Mills told Western Mail that the jail term was a “joke”, adding,
“Mason was a five-year-old with the rest of his life ahead of him. This person will spend just six months behind bars. It seems the law is a joke.”
Mills told the South Wales Echo that,
“What Mason went through was horrific and six months is a joke really. Six months is just not enough for what he did. William Tudor will be back with his family in six months’ time. Mason will never return to ours.”
Despite working as a butcher since he was 16 and completing an advanced food hygiene course, the presiding judge said that Tudor had a “careless and make-do approach” towards food safety and cleanliness at his factory.
Tudor, 55, allowed cooked ham, turkey and lamb, which he supplied to schools across the South Wales valleys, to become contaminated with E. coli at his factory, specifically a vacuum-packaging machine which was used for both cooked and raw meats.

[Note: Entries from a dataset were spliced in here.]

[src/hw/fspc_pkg.sv]
// Constants for the flash self-programming controller: map, codes, timing.
// Assumes a single 250 MHz system clock shared by all fspc modules.
package fspc_pkg;
  // Register offsets on the plain register port
  localparam logic [7:0] A_PMC  = 8'h00; // Mode control, guarded
  localparam logic [7:0] A_PCMD = 8'h01; // Protect command (key)
  localparam logic [7:0] A_STAT = 8'h02; // Flash status
  localparam logic [7:0] A_FCMD = 8'h03; // Flash command
  localparam logic [7:0] A_APL  = 8'h04; // Address pointer low
  localparam logic [7:0] A_APH  = 8'h05; // Address pointer high
  localparam logic [7:0] A_APHC = 8'h06; // High compare
  localparam logic [7:0] A_WDAT = 8'h07; // Write data
  localparam logic [7:0] A_RDAT = 8'h08; // Flash byte at pointer
  localparam logic [7:0] A_MASK = 8'h09; // Interrupt mask 0
  // Field positions
  localparam int MODE_BIT = 0;           // Mode control: self mode
  localparam int PERR_BIT = 0;           // Status: protect error
  localparam int BLNK_BIT = 1;           // Status: blank check failed
  // Reset values
  localparam logic [7:0] RST_MASK = 8'hff;
  localparam logic [7:0] RST_ZERO = 8'h00;
  // Key and flash commands
  localparam logic [7:0] PROT_KEY  = 8'ha5;
  localparam logic [7:0] CMD_NONE  = 8'h00;
  localparam logic [7:0] CMD_ERASE = 8'h03;
  localparam logic [7:0] CMD_BLANK = 8'h04;
  localparam logic [7:0] CMD_WRITE = 8'h05;
  localparam logic [7:0] BLANK_VAL = 8'hff;
  // Timing: halt settle in microseconds, then cycles at the clock rate
  localparam int CLK_MHZ        = 250;
  localparam int HALT_SETTLE_US = 10;
  localparam int HALT_EXTRA_CYC = 2;
  localparam int HALT_REL_CYC   = HALT_SETTLE_US * CLK_MHZ + HALT_EXTRA_CYC;
  localparam int CMD_BUSY_CYC   = 16;
  // Controller states, Gray along the usual path
  typedef enum logic [2:0] {
    ST_NORMAL  = 3'b000,
    ST_ENTERED = 3'b001,
    ST_HALT    = 3'b011,
    ST_READY   = 3'b010,
    ST_BUSY    = 3'b110
  } fspc_state_type;
  // Guarded write sequence states
  typedef enum logic [1:0] {
    G_IDLE = 2'b00,
    G_KEY  = 2'b01,
    G_VAL  = 2'b11
  } fspc_guard_type;
endpackage : fspc_pkg

[src/hw/fspc_arr_if.sv]
// Interface between the controller and its flash byte array.
// Assumes both ends run on the same system clock.
`timescale 1ns/10ps
interface fspc_arr_if #(parameter int ABITS = 5);
  logic             we;     // Byte write pulse
  logic             erase;  // Block erase pulse
  logic [ABITS-1:0] addr;   // Byte address, block in upper bits
  logic [7:0]       wdata;  // Byte to write
  logic [7:0]       rdata;  // Registered byte at addr
  logic             blank;  // Addressed block is all blank
  modport ctl (output we, erase, addr, wdata, input rdata, blank);
  modport mem (input we, erase, addr, wdata, output rdata, blank);
endinterface : fspc_arr_if

[src/hw/fspc_top.sv]
// Flash self-programming controller: mode entry, halt release, commands.
// Assumes the CPU stalls on o_cpu_stall and reports its HALT instruction.
//
// Contract
// (RULE1) Erased block reads back all ones
// (RULE2) Firmware keeps CPU clock at least 1 MHz
// (RULE3) Firmware runs NOP then HALT after entry
// (RULE4) Entry halt self-releases after 10 us+2
// (RULE5) Firmware waits 8 us on crystal clock
// (RULE6) Firmware tests error flag by bit
// (RULE7) Pins hold halt state in self mode
// (RULE8) External security ignored in self mode
// (RULE9) Only protect byte blocks write/erase
// (RULE10) Firmware clears upper high-pointer bits
// (RULE11) Firmware zeroes command register around switches
// (RULE12) No interrupt service in self mode
// (RULE13) CPU stalls while a command runs
// (RULE14) Interrupts stay pending until normal mode
// (RULE15) Mode changes only by guarded sequence
// (RULE16) Reset aborts operation, returns normal mode
`timescale 1ns/10ps
module fspc_top #(
  parameter int NBLK     = 4,                      // Flash blocks
  parameter int BSZ      = 8,                      // Bytes per block
  parameter int BUSY_CYC = fspc_pkg::CMD_BUSY_CYC  // Command length
) (
  input  wire logic            i_sys_clk,
  input  wire logic            i_rst,
  input  wire logic [7:0]      i_addr,
  input  wire logic [7:0]      i_wdata,
  input  wire logic            i_wr,
  input  wire logic            i_rd,
  output logic      [7:0]      o_rdata,
  input  wire logic            i_cpu_halt,
  output logic                 o_cpu_stall,
  output logic                 o_pin_hold,
  input  wire logic [NBLK-1:0] i_protect_blocks,
  input  wire logic [7:0]      i_irq_req,
  input  wire logic [7:0]      i_irq_ack,
  output logic      [7:0]      o_irq_pending
);
  localparam int DEPTH = NBLK * BSZ;
  localparam int ABITS = $clog2(DEPTH);
  localparam int BBITS = $clog2(BSZ);
  localparam int KBITS = ABITS - BBITS;
  localparam logic [11:0] HALT_LAST = 12'(fspc_pkg::HALT_REL_CYC - 1);
  localparam logic [11:0] BUSY_LAST = 12'(BUSY_CYC - 1);

  // Block numbers must fit the low bits of the high pointer
  if ((NBLK < 2) || (NBLK > 16) ||
      (BUSY_CYC < 2) || (BUSY_CYC > 4095)) begin : g_bad
    $error("fspc_top: NBLK or BUSY_CYC out of range");
  end

  // Address match, shared by the write and read decoders
  function automatic logic hit(input logic [7:0] a,
                               input logic [7:0] b);
    return a == b;
  endfunction : hit

  fspc_pkg::fspc_state_type state, next_state;
  logic [11:0]     cnt, next_cnt;    // Halt and busy timer
  logic [7:0]      fcmd;             // Flash command register
  logic [7:0]      apl;              // Address pointer low
  logic [7:0]      aph;              // Address pointer high
  logic [7:0]      aphc;             // High compare
  logic [7:0]      wdat;             // Byte for write command
  logic [7:0]      mask;             // Interrupt mask 0
  logic [7:0]      pend;             // Pending interrupt requests
  logic            perr;             // Protect error flag
  logic            bfail;            // Blank check failed
  logic [NBLK-1:0] prot_s1;          // Synchroniser, first stage
  logic [NBLK-1:0] prot_s2;          // Synchronised protect byte
  logic            mode;             // Guarded mode bit
  logic            gfail;            // Guard sequence broken
  logic [7:0]      rd_val;           // Read mux output

  fspc_arr_if #(.ABITS(ABITS)) arr ();

  // Writes are dropped while a command runs; the CPU is stalled anyway
  logic wr_ok, wr_pmc, wr_pcmd, wr_stat, wr_fcmd;
  assign wr_ok   = i_wr && (state != fspc_pkg::ST_BUSY);
  assign wr_pmc  = wr_ok && hit(i_addr, fspc_pkg::A_PMC);
  assign wr_pcmd = wr_ok && hit(i_addr, fspc_pkg::A_PCMD);
  assign wr_stat = wr_ok && hit(i_addr, fspc_pkg::A_STAT);
  assign wr_fcmd = wr_ok && hit(i_addr, fspc_pkg::A_FCMD);

  // Command start decode, only once the entry halt has released
  logic [KBITS-1:0] blk;
  logic start, modify, known, reject, go;
  assign blk    = aph[KBITS-1:0];
  assign start  = wr_fcmd && (state == fspc_pkg::ST_READY) &&
                  (i_wdata != fspc_pkg::CMD_NONE);
  assign modify = (i_wdata == fspc_pkg::CMD_WRITE) ||
                  (i_wdata == fspc_pkg::CMD_ERASE);
  assign known  = modify || (i_wdata == fspc_pkg::CMD_BLANK);
  // (RULE8) no external security check
  // (RULE9) protect byte rejects
  assign reject = start && modify && prot_s2[blk];
  assign go     = start && known && !reject;

  // Array strobes; pointer registers hold still while busy
  assign arr.we    = go && (i_wdata == fspc_pkg::CMD_WRITE);
  assign arr.erase = go && (i_wdata == fspc_pkg::CMD_ERASE);
  assign arr.addr  = {blk, apl[BBITS-1:0]};
  assign arr.wdata = wdat;

  fspc_array #(
    .NBLK (NBLK),
    .BSZ  (BSZ)
  ) u_array (
    .i_sys_clk (i_sys_clk),
    .i_rst     (i_rst),
    .arr       (arr)
  );

  // (RULE15) guarded mode entry
  fspc_guard u_guard (
    .i_sys_clk (i_sys_clk),
    .i_rst     (i_rst),
    .i_key_wr  (wr_pcmd && (i_wdata == fspc_pkg::PROT_KEY)),
    .i_pmc_wr  (wr_pmc),
    .i_any_wr  (wr_ok),
    .i_wdata   (i_wdata),
    .o_mode    (mode),
    .o_fail    (gfail)
  );

  // Mode sequencer: entry, automatic halt release, command run
  always_comb begin
    next_state = state;
    next_cnt   = 12'h000;
    case (state)
      fspc_pkg::ST_NORMAL: begin
        if (mode) next_state = fspc_pkg::ST_ENTERED;
      end
      fspc_pkg::ST_ENTERED: begin
        if (!mode) next_state = fspc_pkg::ST_NORMAL;
        else if (i_cpu_halt) next_state = fspc_pkg::ST_HALT;
      end
      fspc_pkg::ST_HALT: begin
        // (RULE4) release without interrupt
        if (cnt == HALT_LAST) next_state = fspc_pkg::ST_READY;
        else next_cnt = cnt + 12'h001;
      end
      fspc_pkg::ST_READY: begin
        if (!mode) next_state = fspc_pkg::ST_NORMAL;
        else if (go) next_state = fspc_pkg::ST_BUSY;
      end
      default: begin
        // Fixed command time, then back to ready
        if (cnt == BUSY_LAST) next_state = fspc_pkg::ST_READY;
        else next_cnt = cnt + 12'h001;
      end
    endcase
  end

  // (RULE16) reset aborts to normal
  always_ff @(posedge i_sys_clk or posedge i_rst) begin
    if (i_rst) begin
      state <= fspc_pkg::ST_NORMAL;
      cnt   <= 12'h000;
    end else begin
      state <= next_state;
      cnt   <= next_cnt;
    end
  end

  // (RULE13) CPU stalled while busy
  assign o_cpu_stall = (state == fspc_pkg::ST_HALT) ||
                       (state == fspc_pkg::ST_BUSY);

  // (RULE7) pins frozen in mode
  always_ff @(posedge i_sys_clk or posedge i_rst) begin
    if (i_rst) o_pin_hold <= 1'b0;
    else o_pin_hold <= (next_state != fspc_pkg::ST_NORMAL);
  end

  // Protect byte is a pin-level strap; two flops before use
  always_ff @(posedge i_sys_clk or posedge i_rst) begin
    if (i_rst) begin
      prot_s1 <= '0;
      prot_s2 <= '0;
    end else begin
      prot_s1 <= i_protect_blocks;
      prot_s2 <= prot_s1;
    end
  end

  // Software registers; the command code stays until rewritten
  always_ff @(posedge i_sys_clk or posedge i_rst) begin
    if (i_rst) begin
      fcmd <= fspc_pkg::RST_ZERO;
      apl  <= fspc_pkg::RST_ZERO;
      aph  <= fspc_pkg::RST_ZERO;
      aphc <= fspc_pkg::RST_ZERO;
      wdat <= fspc_pkg::RST_ZERO;
      mask <= fspc_pkg::RST_MASK;
    end else begin
      if (wr_fcmd) fcmd <= i_wdata;
      if (wr_ok && hit(i_addr, fspc_pkg::A_APL)) apl <= i_wdata;
      if (wr_ok && hit(i_addr, fspc_pkg::A_APH)) aph <= i_wdata;
      if (wr_ok && hit(i_addr, fspc_pkg::A_APHC)) aphc <= i_wdata;
      if (wr_ok && hit(i_addr, fspc_pkg::A_WDAT)) wdat <= i_wdata;
      if (wr_ok && hit(i_addr, fspc_pkg::A_MASK)) mask <= i_wdata;
    end
  end

  // Status flags: a new event beats a same-cycle software clear
  logic perr_set, perr_clr, bl_end, bfail_clr;
  assign perr_set  = reject || gfail;
  assign perr_clr  = wr_stat && !i_wdata[fspc_pkg::PERR_BIT];
  assign bl_end    = (state == fspc_pkg::ST_BUSY) && (cnt == BUSY_LAST) &&
                     (fcmd == fspc_pkg::CMD_BLANK);
  assign bfail_clr = wr_stat && !i_wdata[fspc_pkg::BLNK_BIT];
  always_ff @(posedge i_sys_clk or posedge i_rst) begin
    if (i_rst) begin
      perr  <= 1'b0;
      bfail <= 1'b0;
    end else begin
      perr  <= perr_set || (perr && !perr_clr);
      if (bl_end) bfail <= !arr.blank;
      else if (bfail_clr) bfail <= 1'b0;
    end
  end

  // (RULE14) requests kept pending
  // (RULE12) masked while in mode
  logic [7:0] next_pend;
  assign next_pend = i_irq_req | (pend & ~i_irq_ack);
  always_ff @(posedge i_sys_clk or posedge i_rst) begin
    if (i_rst) begin
      pend          <= 8'h00;
      o_irq_pending <= 8'h00;
    end else begin
      pend          <= next_pend;
      o_irq_pending <= (next_state == fspc_pkg::ST_NORMAL) ?
                       (next_pend & ~mask) : 8'h00;
    end
  end

  // Read decode; unmapped offsets read as zero
  always_comb begin
    if (hit(i_addr, fspc_pkg::A_PMC)) rd_val = {7'h00, mode};
    else if (hit(i_addr, fspc_pkg::A_STAT)) rd_val = {6'h00, bfail, perr};
    else if (hit(i_addr, fspc_pkg::A_FCMD)) rd_val = fcmd;
    else if (hit(i_addr, fspc_pkg::A_APL)) rd_val = apl;
    else if (hit(i_addr, fspc_pkg::A_APH)) rd_val = aph;
    else if (hit(i_addr, fspc_pkg::A_APHC)) rd_val = aphc;
    else if (hit(i_addr, fspc_pkg::A_WDAT)) rd_val = wdat;
    else if (hit(i_addr, fspc_pkg::A_RDAT)) rd_val = arr.rdata;
    else if (hit(i_addr, fspc_pkg::A_MASK)) rd_val = mask;
    else rd_val = 8'h00;
  end

  // Read data stands only in the cycle after the strobe
  always_ff @(posedge i_sys_clk or posedge i_rst) begin
    if (i_rst) o_rdata <= 8'h00;
    else o_rdata <= i_rd ? rd_val : 8'h00;
  end

  property p_halt_bound;
    @(posedge i_sys_clk) disable iff (i_rst)
    (state == fspc_pkg::ST_HALT) |-> (cnt <= HALT_LAST);
  endproperty
  a_halt_bound: assert property (p_halt_bound) // RULE4
    else $error("halt timer past release count");

  property p_halt_release;
    @(posedge i_sys_clk) disable iff (i_rst)
    (state == fspc_pkg::ST_HALT) && (cnt == HALT_LAST)
      |=> (state == fspc_pkg::ST_READY) && !o_cpu_stall;
  endproperty
  a_halt_release: assert property (p_halt_release) // RULE4
    else $error("halt not released on time");

  property p_pin_hold;
    @(posedge i_sys_clk) disable iff (i_rst)
    o_pin_hold == (state != fspc_pkg::ST_NORMAL);
  endproperty
  a_pin_hold: assert property (p_pin_hold) // RULE7
    else $error("pin hold disagrees with mode");

  property p_reject;
    @(posedge i_sys_clk) disable iff (i_rst)
    reject |-> !arr.we && !arr.erase ##1 perr && (state != fspc_pkg::ST_BUSY);
  endproperty
  a_reject: assert property (p_reject) // RULE9
    else $error("protected block modified");

  property p_busy_stall;
    @(posedge i_sys_clk) disable iff (i_rst)
    go |=> o_cpu_stall [*2] ##0 (state == fspc_pkg::ST_BUSY);
  endproperty
  a_busy_stall: assert property (p_busy_stall) // RULE13
    else $error("CPU not stalled during command");

  property p_no_service;
    @(posedge i_sys_clk) disable iff (i_rst)
    (state != fspc_pkg::ST_NORMAL) |-> (o_irq_pending == 8'h00);
  endproperty
  a_no_service: assert property (p_no_service) // RULE12
    else $error("interrupt offered in self mode");

  property p_keep_pending;
    @(posedge i_sys_clk) disable iff (i_rst)
    (i_irq_req != 8'h00) |=> ((pend & $past(i_irq_req)) == $past(i_irq_req));
  endproperty
  a_keep_pending: assert property (p_keep_pending) // RULE14
    else $error("interrupt request lost");
endmodule : fspc_top

[src/hw/fspc_array.sv]
// Flash byte array kept in flip-flops, with block erase and blank test.
// Assumes the controller holds addr steady around an erase.
`timescale 1ns/10ps
module fspc_array #(
  parameter int NBLK = 4,
  parameter int BSZ  = 8
) (
  input  wire logic i_sys_clk,
  input  wire logic i_rst,
  fspc_arr_if.mem   arr
);
  localparam int DEPTH = NBLK * BSZ;
  localparam int ABITS = $clog2(DEPTH);
  localparam int BBITS = $clog2(BSZ);

  // Sizes must be powers of two so block and byte split cleanly
  if ((BSZ < 2) || ((BSZ & (BSZ - 1)) != 0) ||
      ((NBLK & (NBLK - 1)) != 0)) begin : g_bad
    $error("fspc_array: sizes must be powers of two");
  end

  logic [7:0]       mem [DEPTH];  // Storage, no reset on purpose
  logic [DEPTH-1:0] is_ff;        // Byte holds the blank value
  logic [ABITS-1:0] base;         // First byte of addressed block

  assign base = {arr.addr[ABITS-1:BBITS], {BBITS{1'b0}}};

  // Per byte: erase wins over write, contents survive reset
  for (genvar i = 0; i < DEPTH; i++) begin : g_byte
    always_ff @(posedge i_sys_clk) begin
      // (RULE1) erase fills blank
      if (arr.erase && (base == ABITS'(i - (i % BSZ)))) begin
        mem[i] <= fspc_pkg::BLANK_VAL;
      end else if (arr.we && (arr.addr == ABITS'(i))) begin
        mem[i] <= arr.wdata;
      end
    end
    assign is_ff[i] = (mem[i] == fspc_pkg::BLANK_VAL);
  end

  // Blank when every byte of the block reads all ones
  assign arr.blank = &is_ff[base +: BSZ];

  // Registered read of the addressed byte
  always_ff @(posedge i_sys_clk) begin
    arr.rdata <= mem[arr.addr];
  end

  property p_erase_blank;
    @(posedge i_sys_clk) disable iff (i_rst)
    arr.erase ##1 $stable(arr.addr) |-> arr.blank;
  endproperty
  a_erase_blank: assert property (p_erase_blank) // RULE1
    else $error("erased block not blank");
endmodule : fspc_array

[src/hw/fspc_guard.sv]
// Guarded write sequence for the self-programming mode bit.
// Assumes write strobes are one-cycle pulses from the register port.
`timescale 1ns/10ps
module fspc_guard (
  input  wire logic       i_sys_clk,
  input  wire logic       i_rst,
  input  wire logic       i_key_wr,   // Key written to protect command
  input  wire logic       i_pmc_wr,   // Write to mode control
  input  wire logic       i_any_wr,   // Any register write
  input  wire logic [7:0] i_wdata,
  output logic            o_mode,     // Self-programming mode bit
  output logic            o_fail      // Pulse: sequence broken
);
  fspc_pkg::fspc_guard_type gst, next_gst;
  logic [7:0] hold, next_hold;        // First value of the pair
  logic       next_mode, next_fail;
  logic       match;

  assign match = i_pmc_wr && (i_wdata == ~hold);

  // Key, value, inverted value; anything else aborts the sequence
  always_comb begin
    next_gst  = gst;
    next_hold = hold;
    next_mode = o_mode;
    next_fail = 1'b0;
    case (gst)
      fspc_pkg::G_IDLE: begin
        if (i_key_wr) next_gst = fspc_pkg::G_KEY;
        // (RULE15) lone write refused
        else if (i_pmc_wr) next_fail = 1'b1;
      end
      fspc_pkg::G_KEY: begin
        if (i_pmc_wr) begin
          next_gst  = fspc_pkg::G_VAL;
          next_hold = i_wdata;
        end else if (i_any_wr) begin
          next_gst  = fspc_pkg::G_IDLE;
          next_fail = 1'b1;
        end
      end
      default: begin
        // (RULE15) commit on complement
        if (match) next_mode = hold[fspc_pkg::MODE_BIT];
        if (i_any_wr) begin
          next_gst  = fspc_pkg::G_IDLE;
          next_fail = !match;
        end
      end
    endcase
  end

  // Reset drops back to normal mode
  always_ff @(posedge i_sys_clk or posedge i_rst) begin
    if (i_rst) begin
      gst    <= fspc_pkg::G_IDLE;
      hold   <= fspc_pkg::RST_ZERO;
      o_mode <= 1'b0;
      o_fail <= 1'b0;
    end else begin
      gst    <= next_gst;
      hold   <= next_hold;
      o_mode <= next_mode;
      o_fail <= next_fail;
    end
  end

  property p_lone_write;
    @(posedge i_sys_clk) disable iff (i_rst)
    (gst == fspc_pkg::G_IDLE) && i_pmc_wr |=> $stable(o_mode) && o_fail;
  endproperty
  a_lone_write: assert property (p_lone_write) // RULE15
    else $error("ordinary write changed mode");
endmodule : fspc_guard

[config.mk]
export PLATFORM = sky130hd
export DESIGN_NAME = fspc_top
export DESIGN_NICKNAME = d
export VERILOG_FILES = /design/src/hw/fspc_pkg.sv /design/src/hw/fspc_arr_if.sv /design/src/hw/fspc_top.sv /design/src/hw/fspc_array.sv /design/src/hw/fspc_guard.sv
export SDC_FILE = /design/constraint.sdc
export NUM_CORES = 1
export LEC_CHECK = 0
export BUFFER_PORTS_ARGS = -buffer_cell sky130_fd_sc_hd__buf_2
export CAP_MARGIN = 20
export CORE_MARGIN = 1.5
export CORE_UTILIZATION = 63
export CTS_CLUSTER_SIZE = 24
export DETAILED_ROUTE_END_ITERATION = 10
export GPL_ROUTABILITY_DRIVEN = 0
export HOLD_SLACK_MARGIN = 0.06
export PLACE_DENSITY_LB_ADDON = 0.25
export SLEW_MARGIN = 20
export SYNTH_ARGS = -nofsm -noshare
export SYNTH_HDL_FRONTEND = slang
export SYNTH_SLANG_ARGS = --single-unit
[constraint.sdc]
create_clock -name i_sys_clk -period 10.26 [get_ports i_sys_clk]
set_input_delay 1.026 -clock i_sys_clk [delete_from_list [all_inputs] [get_ports i_sys_clk]]
set_output_delay 1.026 -clock i_sys_clk [all_outputs]
set_load 0.05 [all_outputs]
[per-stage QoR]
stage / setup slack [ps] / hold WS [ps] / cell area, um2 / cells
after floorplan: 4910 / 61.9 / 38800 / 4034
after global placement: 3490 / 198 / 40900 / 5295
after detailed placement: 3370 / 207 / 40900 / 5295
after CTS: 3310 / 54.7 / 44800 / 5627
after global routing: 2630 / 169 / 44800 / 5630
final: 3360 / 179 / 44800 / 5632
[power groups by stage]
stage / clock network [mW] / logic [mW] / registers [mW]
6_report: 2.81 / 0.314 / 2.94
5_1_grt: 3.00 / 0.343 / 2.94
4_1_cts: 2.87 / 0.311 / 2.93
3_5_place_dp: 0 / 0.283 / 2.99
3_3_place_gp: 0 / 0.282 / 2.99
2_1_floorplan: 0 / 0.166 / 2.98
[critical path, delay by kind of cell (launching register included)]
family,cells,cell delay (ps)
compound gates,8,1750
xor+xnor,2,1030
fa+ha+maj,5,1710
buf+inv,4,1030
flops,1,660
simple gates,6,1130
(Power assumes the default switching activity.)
File: config.mk
export PLATFORM = sky130hd
export DESIGN_NAME = position_range_mapping
export DESIGN_NICKNAME = d
export VERILOG_FILES = /design/src/rtl/position_range_mapping.v
export VERILOG_INCLUDE_DIRS = /design/src /design/src/inc
export SDC_FILE = /design/constraint.sdc
export NUM_CORES = 2
export LEC_CHECK = 0
export ABC_CLOCK_PERIOD_IN_PS = 11900
export BUFFER_PORTS_ARGS = -buffer_cell sky130_fd_sc_hd__buf_2
export CORE_AREA = 2 2 377 379
export DETAILED_ROUTE_END_ITERATION = 10
export DIE_AREA = 0 0 379 381
export GPL_ROUTABILITY_DRIVEN = 0
export SLEW_MARGIN = 20
export SYNTH_ARGS = -nofsm -noshare
export SYNTH_HDL_FRONTEND = slang
export SYNTH_SLANG_ARGS = --single-unit
File: constraint.sdc
create_clock -name hclk -period 11.9 [get_ports hclk]
set_clock_uncertainty 0.2 [all_clocks]
set_input_delay 1.19 -clock hclk [delete_from_list [all_inputs] [get_ports hclk]]
set_output_delay 1.19 -clock hclk [all_outputs]
set_load 0.005 [all_outputs]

A prosecuting lawyer said, "In the defendant’s own words, it was not uncommon for pieces of raw meat to get into the chamber of the vacuum packer."
At one time Tudor had two of these machines, which can cost from as little as £1,300, but one was not replaced when it broke.
When inspectors visited the factory on September 19, after the E.coli outbreak had been declared, they found congealed blood, dead insects and cobwebs in the machine.